RECORDED INFORMATION =>
Context: an optimization exercise on an open-source flow, tuned for small area. The choices shown serve that exercise and are no tape-out recipe.
Function was checked by simulation only, so behaviour that the tests miss may differ from the original.
No activity file was given, so power comes from the tool's default toggle rates.

$ cat flow/design.v
module ts4231_ctrl (
    input  wire        clk,
    input  wire        rst,
    input  wire        tick_us,
    input  wire        tick_ms,
    input  wire        cmd_valid,
    input  wire [18:0] cmd,
    input  wire        e_in,
    input  wire        d_in,
    output reg         e_oe,
    output reg         e_out,
    output reg         d_oe,
    output reg         d_out,
    output wire        busy,
    output wire        res_valid,
    output wire        res_ok,
    output wire [2:0]  res_status,
    output wire [2:0]  res_bus,
    output wire [15:0] res_data,
    output reg         configured
);
    localparam [5:0]
        S_IDLE0 = 6'd0,  S_IDLE1 = 6'd1,  S_FIN  = 6'd2,
        S_VS    = 6'd3,  S_VD    = 6'd4,  S_GAPV = 6'd5,  S_GAPR = 6'd6,
        S_H0 = 6'd7,  S_H1 = 6'd8,  S_H2 = 6'd9,  S_H3 = 6'd10,
        S_H4 = 6'd11, S_H5 = 6'd12, S_H6 = 6'd13,
        S_F0 = 6'd14, S_F1 = 6'd15, S_F2 = 6'd16, S_F3 = 6'd17,
        S_WA = 6'd18, S_WB = 6'd19, S_WC = 6'd20,
        S_R4 = 6'd21, S_R5 = 6'd22, S_R6 = 6'd23, S_R7 = 6'd24,
        S_RA = 6'd25, S_RS = 6'd26, S_RB = 6'd27,
        S_T0 = 6'd28, S_T1 = 6'd29, S_T2 = 6'd30, S_T3 = 6'd31,
        S_K0 = 6'd32, S_C0 = 6'd33, S_C1 = 6'd34,
        S_K2 = 6'd35, S_K3 = 6'd36, S_K4 = 6'd37, S_K5 = 6'd38,
        S_REC = 6'd39, S_P0 = 6'd40, S_PZ = 6'd41,
        S_P1 = 6'd42, S_P2 = 6'd43;
    reg [5:0]  state, nstate;
    reg [15:0] sr;           
    reg [8:0]  dc;           
    reg [1:0]  vn;           
    reg [1:0]  va, vb;       
    reg [1:0]  op;           
    reg        fl;           
    reg        mis;          
    reg [1:0]  q;            
    assign busy       = (state != S_IDLE0) && (state != S_IDLE1);
    assign res_valid  = (state == S_IDLE1);
    assign res_ok     = (q == 2'd0);
    assign res_status = {q == 2'd0, q};
    wire   veq        = (va == vb);
    assign res_bus    = veq ? {1'b0, va} : 3'd4;
    assign res_data   = {2'b00, sr[13:0]};
    wire d1done = tick_us && dc[0];
    wire vdone  = tick_us && dc[8] && dc[7] && dc[6] && dc[5] && dc[4] && dc[2];
    wire rdone  = tick_us && dc[6] && dc[5] && dc[2];
    wire lpend  = ({va, vb} == 4'd0);
    wire v_idle   = veq && (va == 2'd0);
    wire v_sleep  = veq && (va == 2'd1);
    wire v_watch  = veq && (va == 2'd2);
    wire v_config = veq && (va == 2'd3);
    always @(*) begin
        {e_oe, e_out, d_oe, d_out} = 4'b0000;
        case (state)
            S_H0, S_H2, S_R7, S_RB, S_K4, S_P0: {e_oe, e_out, d_oe, d_out} = 4'b1000;
            S_H1, S_H3, S_F0, S_R6, S_RA, S_RS, S_C0, S_K5:
                                                {e_oe, e_out, d_oe, d_out} = 4'b1100;
            S_H4, S_F2, S_T1:                   {e_oe, e_out, d_oe, d_out} = 4'b1110;
            S_H5, S_F1, S_R5, S_T2, S_C1:       {e_oe, e_out, d_oe, d_out} = 4'b1111;
            S_H6, S_T3, S_K0:                   {e_oe, e_out, d_oe, d_out} = 4'b0011;
            S_F3, S_T0, S_K3:                   {e_oe, e_out, d_oe, d_out} = 4'b1010;
            S_R4, S_K2:                         {e_oe, e_out, d_oe, d_out} = 4'b1011;
            S_WA, S_WC:                         {e_oe, e_out, d_oe, d_out} = {3'b101, sr[14]};
            S_WB:                               {e_oe, e_out, d_oe, d_out} = {3'b111, sr[14]};
            default: ;
        endcase
    end
    always @(*) begin
        nstate = state;
        case (state)
            S_IDLE0, S_IDLE1: ;
            S_FIN:  nstate = S_IDLE1;
            S_VS:   nstate = S_VD;
            S_VD:   if (vdone) nstate = S_VS;
            S_GAPV: nstate = S_VS;
            S_GAPR: nstate = S_F0;
            S_H0:   if (d1done) nstate = S_H1;
            S_H1:   if (d1done) nstate = S_H2;
            S_H2:   if (d1done) nstate = S_H3;
            S_H3:   if (d1done) nstate = S_H4;
            S_H4:   if (d1done) nstate = S_H5;
            S_H5:   if (d1done) nstate = S_H6;
            S_H6:   nstate = S_GAPV;
            S_F0:   nstate = S_F1;
            S_F1:   if (d1done) nstate = S_F2;
            S_F2:   if (d1done) nstate = S_F3;
            S_F3:   if (d1done) nstate = fl ? S_R4 : S_WA;
            S_WA:   if (d1done) nstate = S_WB;
            S_WB:   if (d1done) nstate = S_WC;
            S_WC:   if (d1done) nstate = lpend ? S_T0 : S_WA;
            S_R4:   if (d1done) nstate = S_R5;
            S_R5:   if (d1done) nstate = S_R6;
            S_R6:   if (d1done) nstate = S_R7;
            S_R7:   if (d1done) nstate = S_RA;
            S_RA:   if (d1done) nstate = S_RS;
            S_RS:   nstate = S_RB;
            S_RB:   if (d1done) nstate = lpend ? S_T0 : S_RA;
            S_T0:   if (d1done) nstate = S_T1;
            S_T1:   if (d1done) nstate = S_T2;
            S_T2:   if (d1done) nstate = S_T3;
            S_T3:   nstate = (op != 2'd2) ? S_IDLE1 : (!fl ? S_GAPR : (mis ? S_IDLE1 : S_GAPV));
            S_K0:   nstate = S_K2;
            S_C0:   nstate = S_C1;
            S_C1:   nstate = S_K2;
            S_K2:   nstate = S_K3;
            S_K3:   nstate = S_K4;
            S_K4:   nstate = S_K5;
            S_K5:   nstate = S_REC;
            S_REC:  if (rdone) nstate = S_GAPV;
            S_P0:   if (d1done) nstate = S_PZ;
            S_PZ:   if (d1done) nstate = S_GAPV;
            S_P1:   if (d_in) nstate = S_P2; else if (mis) nstate = S_IDLE1;
            S_P2:   if (!d_in || mis) nstate = S_IDLE1;
            default: nstate = S_IDLE0;
        endcase
        if (state == S_VD && vdone && vn == 2'd2) begin
            case (op)
                2'd0: nstate = S_IDLE1;
                2'd1: nstate = v_idle ? S_P1 : S_IDLE1;
                2'd2: if (!configured) nstate = v_config ? S_F0 : S_IDLE1;
                      else if (!fl && v_sleep) nstate = S_K0;
                      else if (!fl && v_config) nstate = S_C0;
                      else nstate = S_IDLE1;
                default: nstate = (!fl && v_watch) ? S_P0 : S_IDLE1;
            endcase
        end
        if ((state == S_IDLE0 || state == S_IDLE1) && cmd_valid && cmd[18:16] != 3'd7) begin
            case (cmd[18:16])
                3'd0, 3'd1: nstate = S_VS;
                3'd2, 3'd3: nstate = S_F0;
                3'd4:       nstate = S_H0;
                default:    nstate = configured ? S_VS : S_FIN;
            endcase
        end
    end
    always @(posedge clk) begin
        state <= rst ? S_IDLE0 : nstate;
        dc    <= (nstate != state) ? 9'd0 : dc + {8'd0, tick_us};
        if (rst) vn <= 2'd0;
        else if (state == S_VD && vdone) vn <= (vn == 2'd2) ? 2'd0 : vn + 2'd1;
        if (rst) configured <= 1'b0;
        else if ((state == S_IDLE0 || state == S_IDLE1) && cmd_valid && cmd[18:16] == 3'd4)
            configured <= 1'b0;
        else if (state == S_T3 && op == 2'd2 && fl && !mis)
            configured <= 1'b1;
        case (state)
            S_IDLE0, S_IDLE1: if (cmd_valid && cmd[18:16] != 3'd7) begin
                sr  <= cmd[15:0];
                mis <= cmd[15] | cmd[14];
                fl  <= (cmd[18:16] == 3'd3);
                op  <= {cmd[18], (cmd[18:16] == 3'd1) || (cmd[18:16] == 3'd6)};
                q   <= 2'd3;
            end
            S_VS: case (vn)
                2'd0, 2'd1: begin va <= vb; vb <= {e_in, d_in}; end
                default: if (!veq) begin
                    if ({e_in, d_in} == va) vb <= va;
                    else                    va <= {e_in, d_in};
                end
            endcase
            S_VD: if (vdone && vn == 2'd2) begin
                case (op)
                    2'd1: begin mis <= 1'b0; q <= v_idle ? 2'd3 : 2'd0; end
                    2'd2: if (!configured) q <= 2'd1;
                          else begin
                              q <= v_watch ? 2'd0 : 2'd3;
                              fl <= 1'b1;
                          end
                    2'd3: begin q <= v_sleep ? 2'd0 : 2'd3; fl <= 1'b1; end
                    default: ;
                endcase
            end
            S_F3: if (d1done) {va, vb} <= fl ? 4'd13 : 4'd14;
            S_WC: if (d1done) begin
                {va, vb} <= {va, vb} - 4'd1;
                sr <= {sr[14:0], sr[14]};
            end
            S_RS: begin
                sr  <= {sr[14:0], d_in};
                mis <= mis | (d_in ^ sr[13]);
            end
            S_RB: if (d1done) {va, vb} <= {va, vb} - 4'd1;
            S_T3: begin
                if (!fl) fl <= 1'b1;
                else begin
                    fl <= 1'b0;
                    q  <= mis ? 2'd2 : 2'd3;
                end
            end
            S_P1, S_P2: begin
                if (tick_ms) begin
                    if (sr == 16'd0) mis <= 1'b1;
                    else             sr  <= sr - 16'd1;
                end
                if (state == S_P1 ? (!d_in && mis) : (d_in && mis)) q <= 2'd3;
                else q <= 2'd0;
            end
            default: ;
        endcase
    end
endmodule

TASK ITEM => Wherever the word "flow" occurs in the data, copy that whole line.

RESPONSE BELOW =>
Context: an optimization exercise on an open-source flow, tuned for small area. The choices shown serve that exercise and are no tape-out recipe.
$ cat flow/design.v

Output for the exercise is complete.